┌────────

This design comes from an exercise in tuning for small area and a short achievable clock period on the open sky130 flow, not from production work.
At most, simulation tests tie the RTL to the original design; equivalence was not proved.
Power and IR drop assume default switching activity.

## P
## icache_assoc_prefetch
module icache_assoc_prefetch #(
    parameter int NUM_SETS       = 16,
    parameter int NUM_WAYS       = 2,
    parameter int PREFETCH_DEPTH = 4,
    parameter int NUM_MSHR       = 4
) (
    input  logic        clock,
    input  logic        reset,
    input  logic        squash,
    input  logic [3:0]  Imem2proc_response,
    input  logic [63:0] Imem2proc_data,
    input  logic [3:0]  Imem2proc_tag,
    input  logic [31:0] proc2Icache_addr,
    input  logic        early_branch_valid,
    input  logic [12:0] early_branch_target,
    output logic [1:0]  proc2Imem_command,
    output logic [31:0] proc2Imem_addr,
    output logic [63:0] Icache_data_out,
    output logic        Icache_valid_out
);
    logic [15:0]  st_x, st_y;
    logic [8:0]   tag0_q [16];
    logic [8:0]   tag1_q [16];
    logic [63:0]  data0_q [16];
    logic [63:0]  data1_q [16];
    logic [3:0]   mv_q;
    logic [12:0]  mba_q  [4];
    logic [3:0]   mtag_q [4];
    logic [12:0]  last_ba_q;
    logic [12:0]  ba;
    logic [3:0]   idx;
    logic [8:0]   tg;
    logic [15:0]  v0, v1;
    logic [15:0]  dec;
    assign ba  = proc2Icache_addr[15:3];
    assign idx = ba[3:0];
  ...
Size in the first run: roughly 6700 cells after synthesis, roughly 2500 flip-flops, roughly 100000 um^2 of cells after synthesis.
make LEC_CHECK=0 CAP_MARGIN=30 CORE_MARGIN=2 CORE_UTILIZATION=65 CTS_BUF_LIST=sky130_fd_sc_hd__clkbuf_8 CTS_CLUSTER_DIAMETER=60 CTS_CLUSTER_SIZE=16 SETUP_SLACK_MARGIN=5 SLEW_MARGIN=40 finish   # period 12.5 ns
run.sh (not shown) runs the stock make flow with config.mk's settings and CLKGATE_MAP_FILE= SYNTH_SCRIPT=/design/flow/synth_recipe.tcl, a recipe that flattens the netlist after the stock synthesis.
Input-level comparison between Q and P:
--- a/flow/design.v
+++ b/flow/design.v
@@ -105,21 +105,21 @@
                     inm[k] = 1'b1;
         end
     end
     logic [3:0]  cov;
     logic [12:0] c1, c2, c3;
     assign cov[0] = dem_hit | inm[0];
     assign cov[1] = pres[1] | inm[1];
     assign cov[2] = pres[2] | inm[2];
     assign cov[3] = pres[3] | inm[3];
-    assign c1 = ebv ? early_branch_target           : last_ba_q + 13'd1;
-    assign c2 = ebv ? early_branch_target + 13'd1   : last_ba_q + 13'd2;
-    assign c3 = ebv ? early_branch_target + 13'd2   : last_ba_q + 13'd3;
+    assign c1 = ebv ? early_branch_target           : ba + 13'd1;
+    assign c2 = ebv ? early_branch_target + 13'd1   : ba + 13'd2;
+    assign c3 = ebv ? early_branch_target + 13'd2   : ba + 13'd3;
     logic [12:0] sel_ba;
     always_comb begin
         if (!cov[0])      sel_ba = ba;
         else if (!cov[1]) sel_ba = c1;
         else if (!cov[2]) sel_ba = c2;
         else              sel_ba = c3;
     end
     logic       free_found;
     logic [3:0] free_oh;
Findings:
- Relative to P, global-route met3 utilization has decreased by 5.2 points in Q.
- Re share of the cycle needed by the critical path after routing: Q is 0.24 points down on P.
- Q: global-route usage 2.8 points below P
- Q vs P, total wire length after detailed routing went down by 8.1%.
- Compared Q against P; clock input transition at the sequential cells of the worst setup and hold paths within noise.
- Changes observed in Q relative to P: clock network fraction of design power went up, worst slack at placement has decreased, reg-to-reg setup timing slack lost 0.15 ns, cell count fell by 2.5%.
- Comparing Q and P, global-route met2 utilization is higher on P.
- Summary: with P as the reference, floorplan core area in Q moved down slightly.
Function not checked in P: the RTL went through the layout flow alone.

========
The RTL this note starts from:
==> flow/design.v <==
module icache_assoc_prefetch #(
    parameter int NUM_SETS       = 16,
    parameter int NUM_WAYS       = 2,
    parameter int PREFETCH_DEPTH = 4,
    parameter int NUM_MSHR       = 4
) (
    input  logic        clock,
    input  logic        reset,
    input  logic        squash,
    input  logic [3:0]  Imem2proc_response,
    input  logic [63:0] Imem2proc_data,
    input  logic [3:0]  Imem2proc_tag,
    input  logic [31:0] proc2Icache_addr,
    input  logic        early_branch_valid,
    input  logic [12:0] early_branch_target,
    output logic [1:0]  proc2Imem_command,
    output logic [31:0] proc2Imem_addr,
    output logic [63:0] Icache_data_out,
    output logic        Icache_valid_out
);
    logic [15:0]  st_x, st_y;
    logic [8:0]   tag0_q [16];
    logic [8:0]   tag1_q [16];
    logic [63:0]  data0_q [16];
    logic [63:0]  data1_q [16];
    logic [3:0]   mv_q;
    logic [12:0]  mba_q  [4];
    logic [3:0]   mtag_q [4];
    logic [12:0]  last_ba_q;
    logic [12:0]  ba;
    logic [3:0]   idx;
    logic [8:0]   tg;
    logic [15:0]  v0, v1;
    logic [15:0]  dec;
    assign ba  = proc2Icache_addr[15:3];
    assign idx = ba[3:0];
    assign tg  = ba[12:4];
    assign v1  = st_x;
    assign v0  = st_x | st_y;
    always_comb
        for (int s = 0; s < 16; s++) dec[s] = (idx == 4'(s));
    logic [8:0]  rt0, rt1;
    logic        rv0, rv1;
    logic [63:0] rd0, rd1;
    logic        hw0, hw1, dem_hit;
    always_comb begin
        rt0 = '0; rt1 = '0; rv0 = 1'b0; rv1 = 1'b0; rd0 = '0; rd1 = '0;
        for (int s = 0; s < 16; s++) begin
            rt0 = rt0 | ({9{dec[s]}} & tag0_q[s]);
            rt1 = rt1 | ({9{dec[s]}} & tag1_q[s]);
            rv0 = rv0 | (dec[s] & v0[s]);
            rv1 = rv1 | (dec[s] & v1[s]);
            rd0 = rd0 | ({64{dec[s]}} & data0_q[s]);
            rd1 = rd1 | ({64{dec[s]}} & data1_q[s]);
        end
    end
    assign hw0     = rv0 && (rt0 == tg);
    assign hw1     = rv1 && (rt1 == tg);
    assign dem_hit = hw0 | hw1;
    logic        ebv;
    logic [8:0]  pt, pt1;
    logic [15:0] hp;
    logic [2:0]  hp1;
    logic [15:0] dci [4];
    logic [3:0]  pres, inm;
    assign ebv = early_branch_valid;
    assign pt  = ebv ? early_branch_target[12:4] : tg;
    assign pt1 = ebv ? early_branch_target[12:4] + 9'd1 : tg + 9'd1;
    always_comb begin
        for (int s = 0; s < 16; s++)
            hp[s]  = (v0[s] && tag0_q[s] == pt)  || (v1[s] && tag1_q[s] == pt);
        for (int s = 0; s < 3; s++)
            hp1[s] = (v0[s] && tag0_q[s] == pt1) || (v1[s] && tag1_q[s] == pt1);
    end
    logic [15:0] edec;
    logic [3:0]  eidx;
    assign eidx = early_branch_target[3:0];
    always_comb begin
        for (int s = 0; s < 16; s++) edec[s] = (eidx == 4'(s));
        for (int k = 1; k < 4; k++)
            for (int s = 0; s < 16; s++)
                dci[k][s] = ebv ? edec[(s - k + 17) % 16] : dec[(s - k + 16) % 16];
        dci[0] = dec;
    end
    always_comb begin
        pres = '0;
        for (int k = 1; k < 4; k++)
            for (int s = 0; s < 16; s++)
                if (s < 3) begin
                    if (dci[k][s] && (( ebv && s < k - 1) || (!ebv && s < k)) && hp1[s]) pres[k] = 1'b1;
                    if (dci[k][s] && !(( ebv && s < k - 1) || (!ebv && s < k)) && hp[s]) pres[k] = 1'b1;
                end else begin
                    if (dci[k][s] && hp[s]) pres[k] = 1'b1;
                end
    end
    always_comb begin
        inm = '0;
        for (int m = 0; m < 4; m++) begin
            if (mv_q[m] && mba_q[m] == ba) inm[0] = 1'b1;
            for (int k = 1; k < 4; k++)
                if (mv_q[m] &&
                    (ebv ? mba_q[m][3:0] - 4'(k - 1) : mba_q[m][3:0] - 4'(k)) == (ebv ? eidx : idx) &&
                    mba_q[m][12:4] == (((ebv && mba_q[m][3:0] < 4'(k - 1)) ||
                                        (!ebv && mba_q[m][3:0] < 4'(k))) ? pt1 : pt))
                    inm[k] = 1'b1;
        end
    end
    logic [3:0]  cov;
    logic [12:0] c1, c2, c3;
    assign cov[0] = dem_hit | inm[0];
    assign cov[1] = pres[1] | inm[1];
    assign cov[2] = pres[2] | inm[2];
    assign cov[3] = pres[3] | inm[3];
    assign c1 = ebv ? early_branch_target           : ba + 13'd1;
    assign c2 = ebv ? early_branch_target + 13'd1   : ba + 13'd2;
    assign c3 = ebv ? early_branch_target + 13'd2   : ba + 13'd3;
    logic [12:0] sel_ba;
    always_comb begin
        if (!cov[0])      sel_ba = ba;
        else if (!cov[1]) sel_ba = c1;
        else if (!cov[2]) sel_ba = c2;
        else              sel_ba = c3;
    end
    logic       free_found;
    logic [3:0] free_oh;
    assign free_found = ~&mv_q;
    assign free_oh[0] = ~mv_q[0];
    assign free_oh[1] = mv_q[0] & ~mv_q[1];
    assign free_oh[2] = &mv_q[1:0] & ~mv_q[2];
    assign free_oh[3] = &mv_q[2:0] & ~mv_q[3];
    logic issue, alloc;
    assign issue = ~&cov && free_found && (ba == last_ba_q);
    assign alloc = issue && (Imem2proc_response != 4'd0);
    assign proc2Imem_command = {1'b0, issue};
    assign proc2Imem_addr    = {16'b0, sel_ba, 3'b0};
    assign Icache_valid_out  = dem_hit;
    assign Icache_data_out   = {hw0 ? rd0[63:32] : rd1[63:32], hw1 ? rd1[31:0] : rd0[31:0]};
    logic [3:0]  fh;
    logic [15:0] fset;
    logic [8:0]  fill_tag;
    always_comb begin
        fset = '0;
        fill_tag = '0;
        for (int m = 0; m < 4; m++) begin
            fh[m] = mv_q[m] && (mtag_q[m] == Imem2proc_tag);
            fill_tag = fill_tag | ({9{fh[m]}} & mba_q[m][12:4]);
            for (int s = 0; s < 16; s++)
                if (fh[m] && mba_q[m][3:0] == 4'(s)) fset[s] = 1'b1;
        end
    end
    logic [15:0] we0, we1;
    assign we1 = fset & st_y;
    assign we0 = fset & ~st_y;
    always_ff @(posedge clock or posedge reset) begin
        if (reset) begin
            st_x      <= '0;
            st_y      <= '0;
            mv_q      <= '0;
            last_ba_q <= '1;
        end else begin
            last_ba_q <= squash ? 13'h1fff : ba;
            for (int s = 0; s < 16; s++) begin
                if (fset[s]) begin
                    st_x[s] <= st_x[s] | st_y[s];
                    st_y[s] <= ~st_y[s];
                end else if (dec[s] && dem_hit) begin
                    st_y[s] <= ~hw1;
                end
            end
            for (int m = 0; m < 4; m++)
                mv_q[m] <= (mv_q[m] & ~fh[m]) | (alloc & free_oh[m]);
        end
    end
    always_ff @(posedge clock) begin
        for (int m = 0; m < 4; m++)
            if (alloc && free_oh[m]) begin
                mba_q[m]  <= sel_ba;
                mtag_q[m] <= Imem2proc_response;
            end
        for (int s = 0; s < 16; s++) begin
            if (we0[s]) begin
                tag0_q[s]  <= fill_tag;
                data0_q[s] <= Imem2proc_data;
            end
            if (we1[s]) begin
                tag1_q[s]  <= fill_tag;
                data1_q[s] <= Imem2proc_data;
            end
        end
    end
endmodule
clock: 12.5 ns
lec_check: 0
cap_margin: 20
core_margin: 2
core_utilization: 65
cts_buf_list: sky130_fd_sc_hd__clkbuf_8
cts_cluster_diameter: 60
cts_cluster_size: 16
setup_slack_margin: 5
slew_margin: 20
The first run produced a layout that fails on slew limit.
==> next run, changes <==
--- a/flow/design.v
+++ b/flow/design.v
@@ -57,21 +57,20 @@
     assign hw0     = rv0 && (rt0 == tg);
     assign hw1     = rv1 && (rt1 == tg);
     assign dem_hit = hw0 | hw1;
     logic        ebv;
-    logic [8:0]  pt, pt1;
+    logic [8:0]  pt;
     logic [15:0] hp;
     logic [2:0]  hp1;
     logic [15:0] dci [4];
     logic [3:0]  pres, inm;
     assign ebv = early_branch_valid;
     assign pt  = ebv ? early_branch_target[12:4] : tg;
-    assign pt1 = ebv ? early_branch_target[12:4] + 9'd1 : tg + 9'd1;
     always_comb begin
         for (int s = 0; s < 16; s++)
             hp[s]  = (v0[s] && tag0_q[s] == pt)  || (v1[s] && tag1_q[s] == pt);
         for (int s = 0; s < 3; s++)
-            hp1[s] = (v0[s] && tag0_q[s] == pt1) || (v1[s] && tag1_q[s] == pt1);
+            hp1[s] = (v0[s] && tag0_q[s] - 9'd1 == pt) || (v1[s] && tag1_q[s] - 9'd1 == pt);
     end
     logic [15:0] edec;
     logic [3:0]  eidx;
     assign eidx = early_branch_target[3:0];
@@ -99,10 +98,10 @@
             if (mv_q[m] && mba_q[m] == ba) inm[0] = 1'b1;
             for (int k = 1; k < 4; k++)
                 if (mv_q[m] &&
                     (ebv ? mba_q[m][3:0] - 4'(k - 1) : mba_q[m][3:0] - 4'(k)) == (ebv ? eidx : idx) &&
-                    mba_q[m][12:4] == (((ebv && mba_q[m][3:0] < 4'(k - 1)) ||
-                                        (!ebv && mba_q[m][3:0] < 4'(k))) ? pt1 : pt))
+                    (((ebv && mba_q[m][3:0] < 4'(k - 1)) ||
+                      (!ebv && mba_q[m][3:0] < 4'(k))) ? mba_q[m][12:4] - 9'd1 : mba_q[m][12:4]) == pt)
                     inm[k] = 1'b1;
         end
     end
     logic [3:0]  cov;
What happened: With this change the flow passed the timing, design-rule and antenna checks; clock-buffer cell count rose by 1; utilization is lower by 0.49 points; via count went up by about 3%; wire length goes up by 4.0%; final cell count increases by about 0.8%; sequential power is about the same; power rises by 0.50%.
For the second run of this note, only the layout was checked, not whether the RTL still works.

## separate check: timing with driven ports
How much do the figures lean on ideal ports? The routed layouts below were timed once more, with nothing changed but the port constraints. Step 1 sets driving cells, clkbuf_16 on the clock port and buf_2 on the other inputs (assumed; they add their load-dependent delay and slew). Step 2 moves the port delays by t, midway between the first and last clock arrival at a register: inputs arrive t later, outputs are due t later. That takes back most of the time a late clock gives input paths. Three values: ideal ports, drivers, drivers and shift; two values: the first two.
run	t, ns	setup slack, ns	worst setup path at the end	worst slew at a driven data input, ns	cell pins on the clock port's net
P	1.063	3.505 / 3.276 / 3.276	input to output	0.42	1
Q	1.059	3.535 / 3.192 / 3.192	input to output	0.39	1
the first run of note 2	1.048	3.595 / 3.304 / 3.304	input to output	0.36	1
the second run of note 2	1.066	3.340 / 3.232 / 3.232	input to output	0.23	1
The setup slack of Q, which loses most, moves by -0.343 ns with the drivers and by -0.343 ns with both steps.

└────────

Within the data, count the lines that hold the word "from". Answer with the figure and nothing more.

2